São Francisco de Assis e a conversão ecológica: “o ser humano não vale mais do que os outros animais, as aves, os peixes e as flores”

Imagem: Luis Ca | Cathopic

04 Outubro 2021

 

"No mundo medieval marcado pela indústria do vidro que queimava madeira, pelos cortumes e abates de animais que poluíam as águas, Francisco clama, já naquela época, por um cosmocentrismo, isto é, a natureza e não o ser humano deve estar no centro da criação, do mundo, do cosmos", Jacir de Freitas Faria, OFM, para a festa de São Francisco de Assis, 04-10-2021. 

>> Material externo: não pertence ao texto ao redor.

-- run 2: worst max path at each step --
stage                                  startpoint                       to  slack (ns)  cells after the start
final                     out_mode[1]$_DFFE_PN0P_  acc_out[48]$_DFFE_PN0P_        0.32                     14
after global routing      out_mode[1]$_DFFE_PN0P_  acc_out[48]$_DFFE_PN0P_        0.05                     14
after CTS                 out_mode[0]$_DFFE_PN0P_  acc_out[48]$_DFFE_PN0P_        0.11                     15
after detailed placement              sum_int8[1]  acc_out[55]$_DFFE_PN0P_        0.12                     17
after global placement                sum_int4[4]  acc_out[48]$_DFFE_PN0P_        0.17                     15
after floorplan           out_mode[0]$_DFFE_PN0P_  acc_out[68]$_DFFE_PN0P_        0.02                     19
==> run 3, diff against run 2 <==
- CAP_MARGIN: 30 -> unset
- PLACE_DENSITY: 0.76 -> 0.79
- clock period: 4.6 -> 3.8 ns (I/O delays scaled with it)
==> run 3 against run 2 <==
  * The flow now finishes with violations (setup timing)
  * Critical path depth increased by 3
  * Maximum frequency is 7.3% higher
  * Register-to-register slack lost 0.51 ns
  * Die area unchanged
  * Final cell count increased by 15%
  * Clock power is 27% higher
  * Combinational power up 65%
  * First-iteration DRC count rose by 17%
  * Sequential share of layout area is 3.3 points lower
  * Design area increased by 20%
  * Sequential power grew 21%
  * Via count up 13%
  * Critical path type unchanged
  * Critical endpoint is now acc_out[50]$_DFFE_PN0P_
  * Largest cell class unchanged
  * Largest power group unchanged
==> src/rtl/alu_pkg.sv <==
// Shared ALU definitions: opcodes, data width, and the state enumeration
// of the iterative multiplier that drives the ALU as an initiator.
package alu_pkg;

  localparam int DATA_WIDTH = 32;

  localparam logic [2:0] ALU_AND = 3'b000;
  localparam logic [2:0] ALU_OR  = 3'b001;
  localparam logic [2:0] ALU_ADD = 3'b010;
  localparam logic [2:0] ALU_SUB = 3'b110;
  localparam logic [2:0] ALU_SLT = 3'b111;

  // Multiplier sequencing states. The ABS/NEG/FIX states are only reached
  // when the signed extension is compiled in.
  typedef enum logic [2:0] {
    ST_IDLE   = 3'd0,
    ST_ABS_A  = 3'd1,
    ST_ABS_B  = 3'd2,
    ST_MUL    = 3'd3,
    ST_NEG_LO = 3'd4,
    ST_NEG_HI = 3'd5,
    ST_FIX_HI = 3'd6,
    ST_DONE   = 3'd7
  } mul_state_e;

endpackage

==> src/rtl/alu_mul_iter.sv <==
// Iterative 32x32 -> 64 shift-add multiplier that borrows an external
// combinational ALU for every addition/subtraction it needs.
//
// Handshakes: a transfer happens on a rising clk edge where valid && ready
// are both high; valid never depends combinationally on ready. Only one
// request is in flight: in_ready is high only in IDLE, and the product is
// held in DONE until it is taken.
//
// Optional feature macro: MUL_SIGNED_EN adds the in_signed port and the
// ABS_A/ABS_B/NEG_LO/NEG_HI/FIX_HI states for two's complement operands.
// Without it the block is unsigned only.
module alu_mul_iter
  import alu_pkg::*;
#(
  parameter int ITER = 32
) (
  input  logic                    clk,
  input  logic                    rst_n,
  input  logic                    in_valid,
  output logic                    in_ready,
  input  logic [DATA_WIDTH-1:0]   in_a,
  input  logic [DATA_WIDTH-1:0]   in_b,
`ifdef MUL_SIGNED_EN
  input  logic                    in_signed,
`endif
  output logic                    out_valid,
  input  logic                    out_ready,
  output logic [2*DATA_WIDTH-1:0] out_product,
  output logic [DATA_WIDTH-1:0]   alu_A,
  output logic [DATA_WIDTH-1:0]   alu_B,
  output logic [2:0]              alu_ALUop,
  input  logic [DATA_WIDTH-1:0]   alu_Result,
  input  logic                    alu_CarryOut,
  output mul_state_e              dbg_state
);

  // The MUL state spends ITER cycles iterating, then one cycle with the
  // counter at ITER before leaving; this gives the 33-cycle latency.
  localparam logic [5:0] ITER_LAST = 6'(ITER);

  mul_state_e            state, state_nxt;
  logic [DATA_WIDTH-1:0] mcand;
  logic [DATA_WIDTH-1:0] p_hi;
  logic [DATA_WIDTH-1:0] p_lo;
  logic [5:0]            cnt;
`ifdef MUL_SIGNED_EN
  logic                  signed_op;
  logic                  neg;
  logic                  borrow;
`endif

  assign dbg_state   = state;
  assign out_product = (state == ST_DONE) ? {p_hi, p_lo} : '0;

  // State register; reset aborts any operation in flight.
  always_ff @(posedge clk or negedge rst_n) begin
    if (!rst_n) state <= ST_IDLE;
    else        state <= state_nxt;
  end

  // Next state plus all combinational outputs, including the ALU request.
  always_comb begin
    state_nxt = state;
    in_ready  = 1'b0;
    out_valid = 1'b0;
    alu_A     = '0;
    alu_B     = '0;
    alu_ALUop = ALU_AND;
    case (state)
      ST_IDLE: begin
        in_ready = 1'b1;
        if (in_valid) begin
`ifdef MUL_SIGNED_EN
          state_nxt = in_signed ? ST_ABS_A : ST_MUL;
`else
          state_nxt = ST_MUL;
`endif
        end
      end
      ST_MUL: begin
        if (cnt < ITER_LAST) begin
          alu_A     = p_hi;
          alu_B     = p_lo[0] ? mcand : '0;
          alu_ALUop = ALU_ADD;
        end else begin
`ifdef MUL_SIGNED_EN
          state_nxt = signed_op ? ST_NEG_LO : ST_DONE;
`else
          state_nxt = ST_DONE;
`endif
        end
      end
`ifdef MUL_SIGNED_EN
      ST_ABS_A: begin
        if (mcand[DATA_WIDTH-1]) begin
          alu_B     = mcand;
          alu_ALUop = ALU_SUB;
        end
        state_nxt = ST_ABS_B;
      end
      ST_ABS_B: begin
        if (p_lo[DATA_WIDTH-1]) begin
          alu_B     = p_lo;
          alu_ALUop = ALU_SUB;
        end
        state_nxt = ST_MUL;
      end
      ST_NEG_LO: begin
        if (neg) begin
          alu_B     = p_lo;
          alu_ALUop = ALU_SUB;
        end
        state_nxt = ST_NEG_HI;
      end
      ST_NEG_HI: begin
        if (neg) begin
          alu_B     = p_hi;
          alu_ALUop = ALU_SUB;
        end
        state_nxt = ST_FIX_HI;
      end
      ST_FIX_HI: begin
        // Propagate the borrow out of the low word into the negated high word.
        if (neg && borrow) begin
          alu_A     = p_hi;
          alu_B     = {{(DATA_WIDTH-1){1'b0}}, 1'b1};
          alu_ALUop = ALU_SUB;
        end
        state_nxt = ST_DONE;
      end
`endif
      ST_DONE: begin
        out_valid = 1'b1;
        if (out_ready) state_nxt = ST_IDLE;
      end
      default: state_nxt = ST_IDLE;
    endcase
  end

  // Operand/product shift register; it captures the ALU result each step.
  always_ff @(posedge clk or negedge rst_n) begin
    if (!rst_n) begin
      mcand     <= '0;
      p_hi      <= '0;
      p_lo      <= '0;
      cnt       <= '0;
`ifdef MUL_SIGNED_EN
      signed_op <= 1'b0;
      neg       <= 1'b0;
      borrow    <= 1'b0;
`endif
    end else begin
      case (state)
        ST_IDLE: begin
          if (in_valid) begin
            mcand     <= in_a;
            p_lo      <= in_b;
            p_hi      <= '0;
            cnt       <= '0;
`ifdef MUL_SIGNED_EN
            signed_op <= in_signed;
            neg       <= in_signed & (in_a[DATA_WIDTH-1] ^ in_b[DATA_WIDTH-1]);
            borrow    <= 1'b0;
`endif
          end
        end
        ST_MUL: begin
          if (cnt < ITER_LAST) begin
            // The 33-bit sum enters the top while the multiplier shifts out.
            {p_hi, p_lo} <= {alu_CarryOut, alu_Result, p_lo[DATA_WIDTH-1:1]};
            cnt          <= cnt + 6'd1;
          end
        end
`ifdef MUL_SIGNED_EN
        ST_ABS_A:  if (mcand[DATA_WIDTH-1]) mcand <= alu_Result;
        ST_ABS_B:  if (p_lo[DATA_WIDTH-1])  p_lo  <= alu_Result;
        ST_NEG_LO: begin
          if (neg) begin
            p_lo   <= alu_Result;
            borrow <= alu_CarryOut;
          end
        end
        ST_NEG_HI: if (neg)           p_hi <= alu_Result;
        ST_FIX_HI: if (neg && borrow) p_hi <= alu_Result;
`endif
        default: ;
      endcase
    end
  end

endmodule
==> config.mk <==
export PLATFORM = sky130hd
export DESIGN_NAME = alu_mul_iter
export DESIGN_NICKNAME = d
export VERILOG_FILES = /design/src/rtl/alu_pkg.sv /design/src/rtl/alu_mul_iter.sv
export SDC_FILE = /design/constraint.sdc
export NUM_CORES = 1
export LEC_CHECK = 0
export ABC_AREA = 1
export CORE_MARGIN = 4
export CORE_UTILIZATION = 40
export DETAILED_ROUTE_END_ITERATION = 6
export DONT_BUFFER_PORTS = 1
export RECOVER_POWER = 100
export SLEW_MARGIN = 30
export SYNTH_ARGS = -nofsm -noshare
export SYNTH_HDL_FRONTEND = slang
export SYNTH_SLANG_ARGS = --single-unit
==> constraint.sdc <==
create_clock -name clk -period 1.6 [get_ports clk]
set_clock_uncertainty 0.2 [all_clocks]
set_input_delay 0.32 -clock clk [delete_from_list [all_inputs] [get_ports clk]]
set_output_delay 0.32 -clock clk [all_outputs]
set_load 0.03 [all_outputs]
### After elaboration in Yosys (flattened, before gate mapping)

Index checks and enable logic that the tools add are counted.

| cells by class | value |
|---|---|
| $add $sub $neg | 1 |
| $mul | 0 |
| divide/modulo/power cells | 0 |
| $lt $le $gt $ge | 1 |
| eq/ne operators | 6 |
| shifts and indexed selects | 0 |
| multiplexer cells | 23 |
| bitwise gates (word level) | 0 |
| reductions and logical operators | 5 |

Operators with widths:

| operator | count |
|---|---|
| 32-bit 2-to-1 mux | 9 |
| 32-bit case mux with 2 select lines | 2 |
| 64-bit 2-to-1 mux | 1 |
| 6-bit 2-to-1 mux | 2 |
| 6-bit case mux with 2 select lines | 1 |
| 3-bit 2-to-1 mux | 3 |
| 3-bit case mux with 3 select lines | 1 |
| 2-bit != test (second input constant) | 4 |
| 6-bit by 1-bit adder with 6-bit output (second input constant) | 1 |
| 6-bit < comparator (second input constant) | 1 |
| 3-bit AND reduction | 2 |
| 2-bit 2-to-1 mux | 2 |
| 3-bit by 2-bit == test with 1-bit output (second input constant) | 1 |
| 3-bit == test (second input constant) | 1 |
| 3-bit zero test | 1 |
| 1-bit 2-to-1 mux | 2 |
| 2-bit AND reduction | 1 |
| 2-bit nonzero test | 1 |

| word-level totals | value |
|---|---|
| register bits after elaboration | 105 |
| latch bits | 0 |
| RAM bits | 0 |
| memory bits (read-only) | 0 |
| input port bits | 101 |
| memories kept | 0 |

### Logic depth before layout (Yosys ltp)

Gate-level depths: netlist of run 1.

| depth | value |
|---|---|
| word-level depth | 3 |
| gate-level depth with buffers | 8 |

### Worst setup path before layout of run 1

OpenSTA, ideal clock, no wires.

| timing path | value |
|---|---|
| kind | register -> output |
| start | register state[1], in the netlist dbg_state[1] |
| end | output port alu_B[10] |
| arrival time | 1.609 ns |
| required time | 1.080 ns |
| setup slack | -0.529 ns |
| stages on the path, launching flop included | 6 |
| path through | dfrtp_1 nand2_2 nor2_4 nand2_1 buf_2 nor2_1 |

| between the ends | value |
|---|---|
| longest elaborated chain between the ends | 2 |

Ends and longest elaborated chain:

| element | line | source |
|---|---|---|
| start: declaration | alu_mul_iter.sv:41 | `mul_state_e state, state_nxt;` |
| start signal: assignment | alu_mul_iter.sv:58 | `else state <= state_nxt;` |
| 3-bit by 2-bit == test with 1-bit output | alu_mul_iter.sv:69 | `case (state)` |
| 32-bit 2-to-1 mux | alu_mul_iter.sv:69 |  |
| end: declaration | alu_mul_iter.sv:30 | `output logic [DATA_WIDTH-1:0] alu_B,` |

No other way between the ends.

### Worst setup path after layout of run 1

| timing path | value |
|---|---|
| start | register state[2], in the netlist dbg_state[2] |
| end | output port alu_B[18] |

The elaborated chain is that of the path after synthesis.

==> flow_summary.toml, run 1 <==
[detailed_routing]
drcViolationCount = 0
post_drt_wl_per_cell_um = 18.82
via_count = 5265
finalWirelength_mm = 19.47
drt_first_pass_iters = 5
antenna_left = 0
viasPerCell = 5.087
drtIter0Drc = 424

[critical_path]
crit_fanout = 7
cp-startpoint = "dbg_state[2]$_DFFE_PN0P_"
critPathCaptureType = "output pin"
cp.required_ps = 1080
r2r_cells = 11
reg2reg_slack_ps = -430
endpoint = "alu_B[18]"
cp.arrival_ps = 1630
r2r_start = "dbg_state[1]$_DFFE_PN0P_"
criticalPathCategory = "register to output pin"
r2r_end = "p_hi[24]$_DFFE_PN0P_"
critPathLaunchType = "register"

[global_routing]
overflow = 0
grt_usage_pct = 23.87
grt_max_degree = 105
grt_pass1_vias = 5160
antenna_found_initial = 0
grt_pass1_wl_mm = 27.46

[pwr]
internal-power_w = 0.01184
combinationalPowerShare_pct = 72.2
peakVddDrop_mv = 1.208
p_clk_share_pct = 9.1
swShare_pct = 49.41
p_per_area_mw_per_mm2 = 2522
finalPower_w = 0.02341
p_seq_share_pct = 18.7
switchingPower_w = 0.01156
p_leak_nw = 4.082

[clock_network]
clock-sinks = 104
numCtsBuffers = 9
clock_latency_ps = 350
cts_tree = "yes"
cts_max_path_buffers = 2
root_buffer = "clkbuf_16"
htree_num_levels = 3
clk_pin_slew_ps = 70
hold_buffers = 73

[yosys]
synth_cells = 675
ys_ff_latch = 104
ys_warn_count = 0
ys_seq_area_share_pct = 51.12
synthAdderAreaFrac_pct = 0.2458
synthXorXnorAreaFrac_pct = 0
synth_top_area_share_pct = 51.12
netlist-cell-type-count = 23
synth-simple-area-share_pct = 22.29
synthTopCellsByArea = "dfrtp_1, o21ai_0, nor2_1"
synth.area.mux_share_pct = 0
synth_top_family_by_area = "simple AND/OR/NAND/NOR gates"
syn_area_per_cell_sq_um = 7.542
synth_top_area_cell = "dfrtp_1"
synth_area_sq_mm = 0.005091
synth_compound_area_share_pct = 13.17

[sta]
fmax_mhz = 465.6
fin_crit_sh_pct = 134.2
finalMaxSlewViolations = 0
tns_ps = -92600
fin_ws_ps = -547.7
fin_crit_ps = 2148
setup-violations-final = 235
hold_viol_final = 104
whs_ps = -537.9
grt_setup_unrepaired = "yes"

[run_status]
violations = "negative hold slack, negative setup slack"
status = "complete, but fails checks"

[die]
rows = 40
start_util_pct = 41.69
io-pin-count = 237
die_w_um = 120.8
core_sq_mm = 0.01221
die_area_sq_mm = 0.01460
die_h_um = 120.8

[hold_path]
hp-class = "primary input to async pin"

[place]
io_buffers = 0
place_worst_setup_slack_ps = -138.8
dpl.hpwl_mm = 9.695
routabilityCongestion = 0.7990

[layout]
final_common_cell = "nor2_4"
diodes = 0
final_nets = 964
drive_gt1_share_pct = 38.41
final_cell_mix = "nor2_4, nand2_1, dfrtp_1"
area.growth.synth_to_final_pct = 82.31
post-route-util_pct = 76.00

[run]
max_cap_viol_count = 0
## power groups by stage
stage          logic, W  registers, W  clock network (W)
3_3_place_gp     0.0116       0.00433                  0
3_5_place_dp     0.0118       0.00436                  0
6_report         0.0169       0.00437            0.00212
2_1_floorplan    0.0104       0.00433                  0
4_1_cts          0.0150       0.00431            0.00218
5_1_grt          0.0179       0.00448            0.00229
## critical path, stage by stage (launching register included)
cell     delay, ps
dfrtp_2        420
inv_2           80
nand2_4         50
nor2_4         150
nand2_8        120
buf_4          200
nor2_4          80
buf_4          160
## synth_stat cells
cell and instances:
nand4_1 2, o21ai_1 19, ha_1 1, buf_2 22, o21ai_0 111, nand2_1 130, nand3_1 17, a21oi_1 4
nand2_4 2, nor2_2 1, nor2_1 131, inv_1 101, clkbuf_2 1, nor3_1 1, conb_1 1, dfrtp_1 104
clkbuf_1 7, nand2_2 1, or2_2 1, buf_4 8, buf_6 7, inv_2 2, nor2_4 1
## sequential cells by signal, summed over array words and instances, names as in the netlist
name and flops:
p_hi 32, mcand 32, p_lo 32, cnt 6
dbg_state 2
## worst min-delay path by stage
| stage | startpoint | to | slack [ps] | cells past startpoint |
|---|---|---|---|---|
| detailed placement | rst_n | p_hi[17]$_DFFE_PN0P_ | -170 | 0 |
| finish | rst_n | p_hi[17]$_DFFE_PN0P_ | -540 | 0 |
| global placement | rst_n | p_hi[17]$_DFFE_PN0P_ | -170 | 0 |
| global route | rst_n | p_hi[17]$_DFFE_PN0P_ | -560 | 0 |
| CTS | rst_n | p_hi[17]$_DFFE_PN0P_ | -550 | 0 |
| floorplan | rst_n | cnt[0]$_DFFE_PN0P_ | -180 | 0 |
## timing repair
| item | 4_1_cts | 5_1_grt |
|---|---|---|
| endpoints found under the setup margin | 231 | 234 |
| hold endpoints to repair | 176 | 104 |
| pin swaps | 14 | 9 |
| gates resized for setup | 93 | 91 |
| buffers inserted | 16 | 16 |
| cloned | 14 | 17 |
## cells by family (layout without fill, tap and decap cells)
group	after synthesis	in the layout
AOI/OAI and AO/OA	134	134
DFF	104	104
buffers and inverters	148	337
other	1	2
and+or+nand+nor	287	289
adders and majority gates	1	1
## per-stage QoR
step	instances	area, sq um
CTS	1007	8680
floorplan	676	6195
detailed placement	888	6858
global route	1035	9281
finish	1035	9281
global placement	888	6858
## per-layer routing
metal	GRT usage (%)	vias up	wire, um
li1	-	2455	-
met1	29.40	2546	7592
met2	40.10	227	10090
met3	6.268	37	1326
met4	9.207	0	467
met5	0	-	0
## area by class of cell
cell class / instances / area (sq um)
inverters: 103 / 402.9
repair buffers: 217 / 2774
multi-input cells: 426 / 2988
well taps: 168 / 210.2
fillers: 779 / 2930
repair inverters: 1 / 16.27
clock buffers: 13 / 270.3
clock inverters: 3 / 15.01
flip-flops and latches: 104 / 2605
Note: power is estimated with default switching activity, not from simulation.
==> inputs of run 2 (changes only) <==
- ABC_AREA: 1 -> unset
- CELL_PAD_IN_SITES_DETAIL_PLACEMENT: unset -> 1
- CELL_PAD_IN_SITES_GLOBAL_PLACEMENT: unset -> 2
- CORE_UTILIZATION: 40 -> 32
- PLACE_DENSITY_LB_ADDON: unset -> 0.1
==> run 2 against run 1 <==
Against the previous run: the flow still finishes with violations (negative hold slack, negative setup slack); routed wire length grew 21%; critical path depth decreased by 3; sequential power up 17%; sequential share of layout area increased by 0.083 points; clock-buffer cell count unchanged; flip-flop and latch count stayed put; clock power is 3% higher; critical endpoint is now alu_B[26]; largest power group unchanged.
==> flow_summary.toml, run 2 <==
[run_status]
status = "complete, but fails checks"
violations = "negative hold slack, negative setup slack"

[critical_path]
criticalPathCategory = "register to output pin"
cp.required_ps = 1080
critPathCaptureType = "output pin"
critPathLaunchType = "register"
crit_fanout = 8
cp.arrival_ps = 1730

[global_routing]
grt_pass1_vias = 5680
grt_usage_pct = 24.24
antenna_found_initial = 0
grt_pass1_wl_mm = 34.47
grt_max_degree = 105
overflow = 0

[yosys]
syn_area_per_cell_sq_um = 8.633
yosys_most_used_dff = "dfrtp_1"
netlist-cell-type-count = 36
synth_common_cells = "nand2_1, dfrtp_1, and3_1"
synth_top_area_cell = "dfrtp_1"
ys_seq_area_share_pct = 49.58
synth_area_sq_mm = 0.005249
synth_top_area_share_pct = 49.58
yosysMostFrequentCell = "nand2_1"
ys_warn_count = 0
synth_cells = 608
synthTopCellsByArea = "dfrtp_1, nand2_1, and3_1"
ys_ff_latch = 104
async_flop_share_pct = 100.0
synth_edf_count = 0

[layout]
reg_top3 = "mcand x32, p_hi x32, p_lo x32"
final_common_cell = "nand2_1"
final_cell_mix = "nand2_1, dfrtp_1, dlygate4sd3_1"
final_nets = 853
diodes = 0
drive_gt1_share_pct = 44.71
fin_area_sq_mm = 0.009254
area.growth.synth_to_final_pct = 76.31

[die]
die_w_um = 136.1
core_sq_mm = 0.01600
start_util_pct = 32.80
die_h_um = 136.1
io-pin-count = 237
die_area_sq_mm = 0.01852
rows = 46

[place]
placed_area_sq_mm = 0.006248
io_buffers = 0
dpl.hpwl_mm = 11.90
routabilityCongestion = 0.7943
place_worst_setup_slack_ps = -344.0

[hold_path]
hp-class = "primary input to async pin"

[clock_network]
root_buffer = "clkbuf_16"
hold_buffers = 98
clock_latency_ps = 350
clock-sinks = 104
clk_pin_slew_ps = 70
htree_num_levels = 3
cts_max_path_buffers = 2
cts_tree = "yes"
numCtsBuffers = 9

[detailed_routing]
drt_first_pass_iters = 4
drcViolationCount = 0
via_count = 5247
antenna_left = 0
viasPerCell = 5.398
finalWirelength_mm = 23.62
post_drt_wl_per_cell_um = 24.30
drtIter0Drc = 253

[sta]
whs_ps = -539.3
fin_crit_ps = 2246
hold_viol_final = 104
setup-violations-final = 237
tns_ps = -113670
finalMaxSlewViolations = 0
fin_crit_sh_pct = 140.4
fin_ws_ps = -646.4
grt_setup_unrepaired = "yes"
fmax_mhz = 445.1

[pwr]
p_leak_nw = 4.082
peakVddDrop_mv = 0.9279
p_seq_share_pct = 22.8
switchingPower_w = 0.01043
swShare_pct = 46.41
finalPower_w = 0.02248
p_clk_share_pct = 9.7
internal-power_w = 0.01205
p_per_area_mw_per_mm2 = 2430
combinationalPowerShare_pct = 67.5

[run]
max_cap_viol_count = 0
-- run 2: cell count changes in the layout (fill, tap and decap cells not counted), sizes merged, moves of 33 or more --
cell | previous run | this run
nor2 | 133 | 6
o21ai | 130 | 13
inv | 101 | 1
and3 | 0 | 96
buf | 127 | 86
nand2 | 135 | 174
and2 | 0 | 33
-- run 2: final cells by class --
| cell class | count | area, sq um |
|---|---|---|
| fill | 1695 | 6746 |
| multi-input combinational | 439 | 3283 |
| sequential | 104 | 2605 |
| tap | 216 | 270.3 |
| clock inverter | 3 | 15.01 |
| timing repair buffer | 195 | 2790 |
| clock buffer | 13 | 270.3 |
| inverter | 2 | 20.02 |
-- run 2: path summary, 6_finish.rpt --
path / to / from / slack, ps / cells past startpoint
max: alu_B[26] / cnt[5]$_DFFE_PN0P_ / -650 / 4
min: p_hi[5]$_DFFE_PN0P_ / rst_n / -540 / 0
max reg2reg: mcand[1]$_DFFE_PN0P_ / dbg_state[2]$_DFFE_PN0P_ / -490 / 11
min reg2reg: mcand[19]$_DFFE_PN0P_ / mcand[19]$_DFFE_PN0P_ / 280 / 2
max in group asynchronous: dbg_state[1]$_DFFE_PN0P_ / rst_n / 1530 / 0
min in group clk: dbg_state[1]$_DFFE_PN0P_ / in_valid / 20 / 2
-- run 2: kinds of logic after synthesis --
family | Yosys count | synth area share [%]
AO/OA/AOI/OAI | 73 | 9.511
adder cells (fa/ha/maj) | 1 | 0.2383
buffers and inverters | 66 | 6.674
other | 1 | 0.07145
flip-flops | 104 | 49.58
AND/OR/NAND/NOR | 361 | 33.54
multiplexers | 2 | 0.3814
-- run 2: worst max-delay path, cell delays in order (launching register included) --
cell,delay (ps)
dfrtp_1,400
or3b_4,450
clkinv_8,120
clkbuf_16,160
and3_4,250
-- run 2: layer usage --
metal,up-vias,GRT usage (%),wire (um)
li1,2371,-,-
met1,2662,30.46,9672
met2,180,41.52,12020
met3,34,4.848,1322
met4,0,8.399,607
met5,-,0,0
-- run 2: power groups by stage --
stage / clock, W / combinational (W) / sequential [W]
after floorplan: 0 / 0.00888 / 0.00475
after global placement: 0 / 0.0105 / 0.00501
after detailed placement: 0 / 0.0107 / 0.00503
after CTS: 0.00224 / 0.0138 / 0.00503
after global routing: 0.00232 / 0.0160 / 0.00527
final: 0.00219 / 0.0152 / 0.00512
-- run 2: repair_timing --
action / CTS / global route
resized for setup: 111 / 82
pin swaps: 35 / 45
endpoints found under the setup margin: 235 / 237
buffers inserted: 21 / 11
gates cloned: 28 / 8
endpoints found under the hold margin: 202 / 104
-- run 2: per-stage QoR --
step	util, %	hold WS (ps)	instances
2_1_floorplan	-	-175.6	609
3_5_place_dp	39.05	-172.4	797
6_report	57.84	-539.3	972
3_3_place_gp	39.05	-172.8	797
5_1_grt	57.84	-553.6	972
4_1_cts	55.34	-554.8	960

Frei Jacir é doutor em Teologia Bíblica pela FAJE-BH. Mestre em Ciências Bíblicas (Exegese) pelo Pontifício Instituto Bíblico de Roma, professor de exegese bíblica,  membro da Associação Brasileira de Pesquisa Bíblica (ABIB) e padre Franciscano. Autor de dez livros e coautor de quatorze, cujo último livro é O Medo do Inferno e a arte de bem morrer: da devoção apócrifa à Dormição de Maria às irmandades de Nossa Senhora da Boa Morte (Vozes, 2019).

 

Eis o artigo. 

 

Numa choupana, no anoitecer do outono de 03 de outubro de 1226, na bucólica Assis, na Itália, São Francisco morreu. Conforme uma tradição, ele pedira para morrer nu e que fosse colocado nu sobre a terra nua. Não sabemos se, de fato, isso aconteceu. Com esse gesto Francisco mostrou o seu desejo de morrer integrado com a mãe terra. Já debilitado, Francisco de Assis morreu rezando e cantando louvores às criaturas e à irmã morte.

 

Nascido no ano de 1182, na úmbria italiana, Francisco foi um homem que esteve além do seu tempo, ao cantar o amor pela natureza no seu conhecido e eternizado em muitas vozes “Cântico do Irmão Sol”. Escolhido como patrono da Itália e da Ecologia, por João Paulo II, em 1979, São Francisco é lembrado como o homem da “Paz e do Bem” por proclamar que a natureza é a mais alta glorificação do Criador, e que nela somos todos irmãos. É também a paz e não às armas!

 

O olhar de São Francisco é ecológico e não romantizado, como querem alguns. No mundo medieval marcado pela indústria do vidro que queimava madeira, pelos cortumes e abates de animais que poluíam as águas, Francisco clama, já naquela época, por um cosmocentrismo, isto é, a natureza e não o ser humano deve estar no centro da criação, do mundo, do cosmos.

 

Para São Francisco, o ser humano não vale mais que os outros animais, as aves, os peixes e as flores. Não somos superiores a eles. Isso é incrível! Um homem medieval intuir que a vida merece respeito na sua diversidade, que somos parte da cadeia evolutiva da vida e não somos os atores principais, no máximo regentes. E quando não agimos assim, a natureza dá seu recado. Que o diga a entrada do coronavírus no corpo humano.

 

São Francisco foi um profeta que nos convoca a uma conversão ecológica que inclui a natureza e o ser humano. É como disse o Papa Francisco, num discurso na ONU, em 2020: “A crise ambiental é intimamente ligada à crise social e que o cuidado com o ambiente exige uma abordagem abrangente para lidar com a pobreza e combater a exclusão”.

 

Não basta cantar com São Francisco: “Louvado sejas meu Senhor com todas as tuas criaturas!” É preciso buscar novas relações fraternas entre o ser humano e a natureza. “A criação geme em dores do parto” (Rm 8,22). A vida no planeta depende de nós, de uma visão de fraternidade universal humana e ecológica, sem desperdício, sem consumismo desvairado que agride a natureza, mas protegendo o biossistema que clama por paz e bem. E isso depende de mim, depende de você, depende de nossa conversão ecológica. Paz e Bem!